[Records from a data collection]

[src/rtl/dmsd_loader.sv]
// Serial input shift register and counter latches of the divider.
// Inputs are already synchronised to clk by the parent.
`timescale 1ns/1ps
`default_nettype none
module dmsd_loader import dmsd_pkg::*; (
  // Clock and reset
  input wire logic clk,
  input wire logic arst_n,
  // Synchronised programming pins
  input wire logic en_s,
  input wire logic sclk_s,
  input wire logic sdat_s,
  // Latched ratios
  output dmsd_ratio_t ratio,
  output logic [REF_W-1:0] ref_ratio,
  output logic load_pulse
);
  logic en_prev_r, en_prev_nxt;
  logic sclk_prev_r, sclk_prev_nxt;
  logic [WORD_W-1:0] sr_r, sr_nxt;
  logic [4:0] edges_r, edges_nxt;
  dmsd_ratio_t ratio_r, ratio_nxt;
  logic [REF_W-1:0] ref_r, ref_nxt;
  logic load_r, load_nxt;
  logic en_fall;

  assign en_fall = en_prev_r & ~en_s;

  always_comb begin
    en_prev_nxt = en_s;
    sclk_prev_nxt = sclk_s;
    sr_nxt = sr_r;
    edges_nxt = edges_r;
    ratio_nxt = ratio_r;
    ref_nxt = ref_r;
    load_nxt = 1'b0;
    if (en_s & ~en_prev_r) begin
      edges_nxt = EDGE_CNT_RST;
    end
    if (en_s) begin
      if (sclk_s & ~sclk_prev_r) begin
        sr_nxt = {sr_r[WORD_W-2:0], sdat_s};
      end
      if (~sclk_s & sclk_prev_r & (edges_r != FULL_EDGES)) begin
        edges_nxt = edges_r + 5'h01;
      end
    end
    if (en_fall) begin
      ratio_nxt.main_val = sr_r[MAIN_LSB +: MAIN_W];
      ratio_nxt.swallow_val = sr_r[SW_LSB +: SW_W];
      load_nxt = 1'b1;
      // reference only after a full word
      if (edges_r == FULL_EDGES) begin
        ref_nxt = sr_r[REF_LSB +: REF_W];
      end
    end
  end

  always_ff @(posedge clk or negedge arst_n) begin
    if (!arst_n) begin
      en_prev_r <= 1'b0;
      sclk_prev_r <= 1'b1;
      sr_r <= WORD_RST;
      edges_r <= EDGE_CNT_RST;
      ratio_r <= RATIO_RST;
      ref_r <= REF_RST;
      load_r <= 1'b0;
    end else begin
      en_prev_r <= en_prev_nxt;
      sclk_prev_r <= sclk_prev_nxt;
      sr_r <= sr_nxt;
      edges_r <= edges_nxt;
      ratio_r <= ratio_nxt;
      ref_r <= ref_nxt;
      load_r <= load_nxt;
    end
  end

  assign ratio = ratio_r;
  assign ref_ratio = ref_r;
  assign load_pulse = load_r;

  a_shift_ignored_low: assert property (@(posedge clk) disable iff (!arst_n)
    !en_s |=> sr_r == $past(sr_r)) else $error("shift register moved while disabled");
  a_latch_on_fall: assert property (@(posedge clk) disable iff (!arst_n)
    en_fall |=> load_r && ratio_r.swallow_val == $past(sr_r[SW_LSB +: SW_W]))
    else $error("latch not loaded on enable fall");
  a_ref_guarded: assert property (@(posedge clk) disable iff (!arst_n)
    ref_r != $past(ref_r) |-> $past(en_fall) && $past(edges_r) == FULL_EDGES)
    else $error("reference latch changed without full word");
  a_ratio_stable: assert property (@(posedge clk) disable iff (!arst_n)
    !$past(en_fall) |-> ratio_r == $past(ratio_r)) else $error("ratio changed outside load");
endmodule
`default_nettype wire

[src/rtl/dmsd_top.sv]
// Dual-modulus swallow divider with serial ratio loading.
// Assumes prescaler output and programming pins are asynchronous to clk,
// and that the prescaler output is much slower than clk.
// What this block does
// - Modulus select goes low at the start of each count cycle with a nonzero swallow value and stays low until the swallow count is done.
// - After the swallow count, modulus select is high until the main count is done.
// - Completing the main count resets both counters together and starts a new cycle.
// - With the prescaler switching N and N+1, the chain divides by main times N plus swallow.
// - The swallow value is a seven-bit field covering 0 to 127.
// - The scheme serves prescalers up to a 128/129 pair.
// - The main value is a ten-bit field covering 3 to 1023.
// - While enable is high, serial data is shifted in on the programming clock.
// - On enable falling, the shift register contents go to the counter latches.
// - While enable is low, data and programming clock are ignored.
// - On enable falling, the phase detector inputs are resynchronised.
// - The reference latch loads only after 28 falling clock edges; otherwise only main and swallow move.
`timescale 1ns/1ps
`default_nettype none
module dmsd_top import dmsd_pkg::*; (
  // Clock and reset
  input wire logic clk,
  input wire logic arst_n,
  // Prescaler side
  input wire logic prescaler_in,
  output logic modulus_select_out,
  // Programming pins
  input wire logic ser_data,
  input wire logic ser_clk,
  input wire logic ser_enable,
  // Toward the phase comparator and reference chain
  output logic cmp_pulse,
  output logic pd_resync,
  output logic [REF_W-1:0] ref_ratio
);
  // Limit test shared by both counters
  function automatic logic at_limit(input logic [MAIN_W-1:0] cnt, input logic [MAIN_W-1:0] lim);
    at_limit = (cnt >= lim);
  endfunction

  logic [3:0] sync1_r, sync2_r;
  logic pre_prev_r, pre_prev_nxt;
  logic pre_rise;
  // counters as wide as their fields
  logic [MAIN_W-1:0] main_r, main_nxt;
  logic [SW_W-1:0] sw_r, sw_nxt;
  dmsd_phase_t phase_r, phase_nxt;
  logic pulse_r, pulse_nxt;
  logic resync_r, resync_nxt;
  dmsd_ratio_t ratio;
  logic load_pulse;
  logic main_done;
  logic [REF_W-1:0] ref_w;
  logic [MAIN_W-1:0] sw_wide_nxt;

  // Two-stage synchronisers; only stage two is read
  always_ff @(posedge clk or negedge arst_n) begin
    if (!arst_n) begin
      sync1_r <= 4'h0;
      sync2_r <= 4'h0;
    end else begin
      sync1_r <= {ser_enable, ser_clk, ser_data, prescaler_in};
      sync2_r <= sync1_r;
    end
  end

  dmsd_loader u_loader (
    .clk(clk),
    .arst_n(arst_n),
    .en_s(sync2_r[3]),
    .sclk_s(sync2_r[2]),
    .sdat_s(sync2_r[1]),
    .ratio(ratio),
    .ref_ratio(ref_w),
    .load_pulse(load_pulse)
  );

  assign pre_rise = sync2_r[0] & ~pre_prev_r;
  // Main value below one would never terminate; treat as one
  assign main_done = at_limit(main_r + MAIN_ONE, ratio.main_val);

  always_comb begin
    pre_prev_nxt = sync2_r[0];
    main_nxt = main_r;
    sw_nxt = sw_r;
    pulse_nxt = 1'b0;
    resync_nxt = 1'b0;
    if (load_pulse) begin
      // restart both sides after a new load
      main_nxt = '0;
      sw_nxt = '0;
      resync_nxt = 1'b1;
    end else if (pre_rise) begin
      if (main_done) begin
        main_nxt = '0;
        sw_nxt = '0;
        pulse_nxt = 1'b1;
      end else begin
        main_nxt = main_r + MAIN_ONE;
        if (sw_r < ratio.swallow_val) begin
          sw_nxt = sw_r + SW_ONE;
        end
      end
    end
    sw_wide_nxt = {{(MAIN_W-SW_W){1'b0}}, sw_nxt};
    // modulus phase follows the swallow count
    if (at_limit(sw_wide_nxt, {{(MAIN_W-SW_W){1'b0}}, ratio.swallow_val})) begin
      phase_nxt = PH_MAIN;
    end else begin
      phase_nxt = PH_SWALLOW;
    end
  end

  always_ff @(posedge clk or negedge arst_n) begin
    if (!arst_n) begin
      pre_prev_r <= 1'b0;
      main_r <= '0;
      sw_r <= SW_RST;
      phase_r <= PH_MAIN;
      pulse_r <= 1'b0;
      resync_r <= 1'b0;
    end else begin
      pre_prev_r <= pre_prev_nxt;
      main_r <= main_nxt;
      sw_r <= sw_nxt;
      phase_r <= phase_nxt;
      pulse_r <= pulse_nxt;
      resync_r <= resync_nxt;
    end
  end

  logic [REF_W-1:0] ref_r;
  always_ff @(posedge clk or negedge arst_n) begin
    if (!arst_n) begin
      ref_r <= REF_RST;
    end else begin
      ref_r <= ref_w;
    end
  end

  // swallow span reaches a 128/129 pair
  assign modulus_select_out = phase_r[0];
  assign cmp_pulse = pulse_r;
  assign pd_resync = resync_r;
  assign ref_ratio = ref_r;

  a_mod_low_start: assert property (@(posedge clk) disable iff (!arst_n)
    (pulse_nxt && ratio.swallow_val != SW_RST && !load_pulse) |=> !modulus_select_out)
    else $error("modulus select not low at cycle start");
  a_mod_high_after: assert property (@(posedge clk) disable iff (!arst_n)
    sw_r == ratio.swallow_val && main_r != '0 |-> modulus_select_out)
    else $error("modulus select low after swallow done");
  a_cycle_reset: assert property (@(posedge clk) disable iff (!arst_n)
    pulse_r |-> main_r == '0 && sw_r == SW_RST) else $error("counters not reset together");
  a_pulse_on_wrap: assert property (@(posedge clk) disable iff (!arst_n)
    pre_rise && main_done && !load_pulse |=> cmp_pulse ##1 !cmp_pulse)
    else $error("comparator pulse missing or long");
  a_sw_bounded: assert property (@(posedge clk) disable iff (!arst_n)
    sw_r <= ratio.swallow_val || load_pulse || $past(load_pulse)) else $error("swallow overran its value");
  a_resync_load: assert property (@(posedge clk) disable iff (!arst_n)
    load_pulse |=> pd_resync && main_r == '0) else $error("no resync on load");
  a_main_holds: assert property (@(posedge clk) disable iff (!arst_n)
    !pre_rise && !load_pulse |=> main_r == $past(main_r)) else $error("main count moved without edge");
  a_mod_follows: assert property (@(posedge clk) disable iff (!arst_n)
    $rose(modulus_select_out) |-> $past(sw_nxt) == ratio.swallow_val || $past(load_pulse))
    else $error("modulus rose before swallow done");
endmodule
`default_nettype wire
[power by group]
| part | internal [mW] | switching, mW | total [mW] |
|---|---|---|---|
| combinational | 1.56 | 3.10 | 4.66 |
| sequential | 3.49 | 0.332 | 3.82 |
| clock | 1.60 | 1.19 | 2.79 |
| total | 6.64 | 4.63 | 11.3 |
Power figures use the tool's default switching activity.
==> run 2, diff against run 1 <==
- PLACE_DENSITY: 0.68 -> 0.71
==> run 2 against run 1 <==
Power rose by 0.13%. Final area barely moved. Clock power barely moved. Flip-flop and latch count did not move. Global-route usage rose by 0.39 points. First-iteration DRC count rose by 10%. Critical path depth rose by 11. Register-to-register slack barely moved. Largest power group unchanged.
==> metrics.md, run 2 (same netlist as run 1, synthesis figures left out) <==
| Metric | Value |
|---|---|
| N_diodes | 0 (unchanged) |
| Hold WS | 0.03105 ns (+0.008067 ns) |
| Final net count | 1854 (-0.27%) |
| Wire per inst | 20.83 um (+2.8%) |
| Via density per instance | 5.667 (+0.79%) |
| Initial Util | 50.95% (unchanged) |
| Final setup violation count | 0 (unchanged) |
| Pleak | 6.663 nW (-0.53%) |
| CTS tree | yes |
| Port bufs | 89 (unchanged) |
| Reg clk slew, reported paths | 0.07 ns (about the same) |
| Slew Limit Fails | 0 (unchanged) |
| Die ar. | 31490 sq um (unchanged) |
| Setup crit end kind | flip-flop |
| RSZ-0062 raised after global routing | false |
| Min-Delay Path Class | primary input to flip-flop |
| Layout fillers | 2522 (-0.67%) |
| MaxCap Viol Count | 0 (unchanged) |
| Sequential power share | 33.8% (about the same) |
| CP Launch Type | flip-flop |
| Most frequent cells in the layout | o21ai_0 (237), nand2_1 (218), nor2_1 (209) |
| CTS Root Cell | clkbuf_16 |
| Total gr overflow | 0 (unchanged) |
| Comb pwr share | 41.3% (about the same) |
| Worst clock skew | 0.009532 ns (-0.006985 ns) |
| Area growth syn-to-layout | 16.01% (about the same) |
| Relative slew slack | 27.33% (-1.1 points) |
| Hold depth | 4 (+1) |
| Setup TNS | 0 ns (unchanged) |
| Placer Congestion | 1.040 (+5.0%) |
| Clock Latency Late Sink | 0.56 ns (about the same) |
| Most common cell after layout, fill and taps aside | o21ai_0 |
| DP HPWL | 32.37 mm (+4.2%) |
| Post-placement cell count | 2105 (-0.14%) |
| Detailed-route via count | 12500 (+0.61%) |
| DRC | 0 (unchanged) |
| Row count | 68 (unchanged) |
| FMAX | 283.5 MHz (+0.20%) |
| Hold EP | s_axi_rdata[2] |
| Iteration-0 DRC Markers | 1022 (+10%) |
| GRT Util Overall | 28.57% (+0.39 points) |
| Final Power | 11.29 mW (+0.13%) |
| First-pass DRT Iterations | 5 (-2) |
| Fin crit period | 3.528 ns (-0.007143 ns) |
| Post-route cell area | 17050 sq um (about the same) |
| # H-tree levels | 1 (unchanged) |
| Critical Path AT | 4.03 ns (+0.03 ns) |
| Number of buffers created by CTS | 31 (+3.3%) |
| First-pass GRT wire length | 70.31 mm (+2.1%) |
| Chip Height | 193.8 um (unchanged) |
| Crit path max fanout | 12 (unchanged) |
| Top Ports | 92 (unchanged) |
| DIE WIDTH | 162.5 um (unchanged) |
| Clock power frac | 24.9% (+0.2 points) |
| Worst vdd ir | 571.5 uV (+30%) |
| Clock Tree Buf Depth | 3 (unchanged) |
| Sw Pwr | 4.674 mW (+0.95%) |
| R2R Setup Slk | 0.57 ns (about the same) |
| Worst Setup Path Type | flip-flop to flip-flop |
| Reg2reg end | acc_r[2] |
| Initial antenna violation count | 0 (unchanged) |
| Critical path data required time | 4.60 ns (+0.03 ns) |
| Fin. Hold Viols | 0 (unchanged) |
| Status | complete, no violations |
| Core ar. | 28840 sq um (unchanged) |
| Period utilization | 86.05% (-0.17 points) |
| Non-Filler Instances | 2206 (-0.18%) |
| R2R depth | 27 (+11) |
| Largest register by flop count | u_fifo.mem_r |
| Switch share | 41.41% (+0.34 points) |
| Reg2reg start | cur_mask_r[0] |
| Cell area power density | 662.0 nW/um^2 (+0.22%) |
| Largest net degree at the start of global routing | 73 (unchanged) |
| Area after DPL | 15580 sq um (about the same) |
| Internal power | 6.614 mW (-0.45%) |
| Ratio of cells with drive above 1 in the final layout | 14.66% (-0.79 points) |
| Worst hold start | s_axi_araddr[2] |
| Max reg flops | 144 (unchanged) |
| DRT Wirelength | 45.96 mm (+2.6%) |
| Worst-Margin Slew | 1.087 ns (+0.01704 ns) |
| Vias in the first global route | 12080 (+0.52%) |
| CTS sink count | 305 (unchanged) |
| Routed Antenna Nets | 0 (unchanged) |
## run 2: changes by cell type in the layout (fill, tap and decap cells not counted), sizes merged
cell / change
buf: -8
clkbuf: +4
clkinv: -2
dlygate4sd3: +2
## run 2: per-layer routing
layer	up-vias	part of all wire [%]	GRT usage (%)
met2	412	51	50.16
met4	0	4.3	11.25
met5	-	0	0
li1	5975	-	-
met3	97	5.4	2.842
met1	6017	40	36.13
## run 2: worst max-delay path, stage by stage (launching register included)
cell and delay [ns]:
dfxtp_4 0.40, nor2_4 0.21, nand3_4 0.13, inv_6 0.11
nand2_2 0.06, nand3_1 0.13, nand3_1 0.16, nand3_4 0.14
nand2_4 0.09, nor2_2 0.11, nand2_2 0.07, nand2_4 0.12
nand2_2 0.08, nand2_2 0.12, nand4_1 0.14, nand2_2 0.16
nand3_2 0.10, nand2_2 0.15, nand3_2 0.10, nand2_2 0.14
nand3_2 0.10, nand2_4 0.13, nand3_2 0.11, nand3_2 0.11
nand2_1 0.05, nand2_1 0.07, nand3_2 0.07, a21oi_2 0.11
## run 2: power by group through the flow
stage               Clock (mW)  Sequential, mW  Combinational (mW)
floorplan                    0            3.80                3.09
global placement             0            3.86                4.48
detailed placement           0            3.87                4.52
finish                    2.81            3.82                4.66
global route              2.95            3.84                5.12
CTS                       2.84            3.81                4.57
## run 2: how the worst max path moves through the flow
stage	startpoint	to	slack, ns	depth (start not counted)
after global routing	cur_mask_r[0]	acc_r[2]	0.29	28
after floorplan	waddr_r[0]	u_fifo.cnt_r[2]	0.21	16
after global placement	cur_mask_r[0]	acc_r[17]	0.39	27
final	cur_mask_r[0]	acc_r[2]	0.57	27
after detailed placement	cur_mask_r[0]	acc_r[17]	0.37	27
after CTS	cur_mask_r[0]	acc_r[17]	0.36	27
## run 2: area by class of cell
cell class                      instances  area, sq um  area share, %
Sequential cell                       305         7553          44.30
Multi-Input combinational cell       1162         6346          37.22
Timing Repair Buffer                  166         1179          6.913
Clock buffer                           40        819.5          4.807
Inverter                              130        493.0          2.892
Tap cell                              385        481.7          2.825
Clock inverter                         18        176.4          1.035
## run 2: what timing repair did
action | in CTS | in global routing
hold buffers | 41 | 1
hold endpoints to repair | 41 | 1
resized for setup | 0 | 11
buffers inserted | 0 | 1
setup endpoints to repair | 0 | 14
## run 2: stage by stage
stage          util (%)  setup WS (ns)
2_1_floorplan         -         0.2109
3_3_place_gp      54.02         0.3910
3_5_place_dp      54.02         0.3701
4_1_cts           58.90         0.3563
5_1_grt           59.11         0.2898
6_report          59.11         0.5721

● **Work order**
Only those lines of the entries above that run from the line containing "[power by group]" to the line containing "Viol Count | 0 (unchanged) |", both included, should be transcribed exactly.

● **Your solution**
[power by group]
| part | internal [mW] | switching, mW | total [mW] |
|---|---|---|---|
| combinational | 1.56 | 3.10 | 4.66 |
| sequential | 3.49 | 0.332 | 3.82 |
| clock | 1.60 | 1.19 | 2.79 |
| total | 6.64 | 4.63 | 11.3 |
Power figures use the tool's default switching activity.
==> run 2, diff against run 1 <==
- PLACE_DENSITY: 0.68 -> 0.71
==> run 2 against run 1 <==
Power rose by 0.13%. Final area barely moved. Clock power barely moved. Flip-flop and latch count did not move. Global-route usage rose by 0.39 points. First-iteration DRC count rose by 10%. Critical path depth rose by 11. Register-to-register slack barely moved. Largest power group unchanged.
==> metrics.md, run 2 (same netlist as run 1, synthesis figures left out) <==
| Metric | Value |
|---|---|
| N_diodes | 0 (unchanged) |
| Hold WS | 0.03105 ns (+0.008067 ns) |
| Final net count | 1854 (-0.27%) |
| Wire per inst | 20.83 um (+2.8%) |
| Via density per instance | 5.667 (+0.79%) |
| Initial Util | 50.95% (unchanged) |
| Final setup violation count | 0 (unchanged) |
| Pleak | 6.663 nW (-0.53%) |
| CTS tree | yes |
| Port bufs | 89 (unchanged) |
| Reg clk slew, reported paths | 0.07 ns (about the same) |
| Slew Limit Fails | 0 (unchanged) |
| Die ar. | 31490 sq um (unchanged) |
| Setup crit end kind | flip-flop |
| RSZ-0062 raised after global routing | false |
| Min-Delay Path Class | primary input to flip-flop |
| Layout fillers | 2522 (-0.67%) |
| MaxCap Viol Count | 0 (unchanged) |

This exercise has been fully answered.